WORK REQUEST:
Below this line is a set of entries; quote exactly the lines from the line that contains "logic [23:0] w_next [9];" to the line that contains "if (w_en) r_tree[e] <= w_t;", both lines included.

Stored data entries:
What follows belongs to an exercise in optimizing a design on an open flow for small area, a short achievable clock period and few clock cycles per item; a production flow would make more cautious choices.
RTL that was checked went through simulation tests only; none was proved equivalent to the original.
Power is estimated from default activity; no workload was simulated.

==> flow/design.v <==
`default_nettype none
module matmul_adder_tree_pipe (
  input  logic         clk,
  input  logic         rst_n,
  input  logic         in_valid,
  output logic         in_ready,
  input  logic [431:0] prod,
  input  logic         in_last,
  input  logic         accum_en,
  output logic         out_valid,
  input  logic         out_ready,
  output logic [215:0] mult,
  output logic [8:0]   sat_flag,
  output logic [7:0]   beat_cnt
);
  logic        w_en;
  logic        w_fire;
  logic        r_vld;
  logic        r_close;
  logic [17:0] r_tree [9];
  logic        r_idle;        
  logic        r_fresh;
  logic [7:0]  r_cnt;
  logic [8:0]  r_sat;
  logic [23:0] r_acc [9];
  logic [23:0] w_next [9];
  logic [8:0]  w_ovf;
  assign w_en     = r_idle | out_ready;
  assign in_ready = w_en;
  assign w_fire   = w_en & r_vld;
  generate
    for (genvar i = 0; i < 3; i++) begin : g_row
      for (genvar j = 0; j < 3; j++) begin : g_col
        localparam int e = i*3 + j;
        logic signed [17:0] w_t;
        logic signed [24:0] w_s;
        assign w_t = 18'($signed(prod[((i*3+0)*3+j)*16 +: 16]))
                   + 18'($signed(prod[((i*3+1)*3+j)*16 +: 16]))
                   + 18'($signed(prod[((i*3+2)*3+j)*16 +: 16]));
        always_ff @(posedge clk) begin
          if (w_en) r_tree[e] <= w_t;
        end
        matmul_adder_tree_pipe_skl #(.N(25)) u_add_s (
          .a(25'($signed(r_acc[e]))), .b(25'($signed(r_tree[e]))), .sum(w_s));
        assign w_ovf[e]  = ~r_fresh & (w_s[24] ^ w_s[23]);
        assign w_next[e] = r_fresh ? 24'($signed(r_tree[e])) :
                           (w_s[24] ^ w_s[23]) ? {w_s[24], {23{~w_s[24]}}} : w_s[23:0];
      end
    end
  endgenerate
  always_ff @(posedge clk) begin
    if (w_en) r_close <= in_last | ~accum_en;
  end
  always_ff @(posedge clk or negedge rst_n) begin
    if (!rst_n) begin
      r_vld       <= 1'b0;
      r_idle      <= 1'b1;
      r_fresh     <= 1'b1;
    end else if (w_en) begin
      r_vld       <= in_valid;
      r_idle      <= ~(r_vld & r_close);
      if (r_vld) r_fresh <= r_close;
    end
  end
  always_ff @(posedge clk) begin
    if (w_fire) begin
      for (int e = 0; e < 9; e++) r_acc[e] <= w_next[e];
      r_sat <= r_fresh ? w_ovf : (r_sat | w_ovf);
      r_cnt <= r_fresh ? 8'd1 : (r_cnt + {7'd0, ~&r_cnt});
    end
  end
  assign out_valid = ~r_idle;
  for (genvar e = 0; e < 9; e++) begin : g_out
    assign mult[e*24 +: 24] = r_acc[e];
  end
  assign sat_flag = r_sat;
  assign beat_cnt = r_cnt;
endmodule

EXERCISE SOLUTION:
  logic [23:0] w_next [9];
  logic [8:0]  w_ovf;
  assign w_en     = r_idle | out_ready;
  assign in_ready = w_en;
  assign w_fire   = w_en & r_vld;
  generate
    for (genvar i = 0; i < 3; i++) begin : g_row
      for (genvar j = 0; j < 3; j++) begin : g_col
        localparam int e = i*3 + j;
        logic signed [17:0] w_t;
        logic signed [24:0] w_s;
        assign w_t = 18'($signed(prod[((i*3+0)*3+j)*16 +: 16]))
                   + 18'($signed(prod[((i*3+1)*3+j)*16 +: 16]))
                   + 18'($signed(prod[((i*3+2)*3+j)*16 +: 16]));
        always_ff @(posedge clk) begin
          if (w_en) r_tree[e] <= w_t;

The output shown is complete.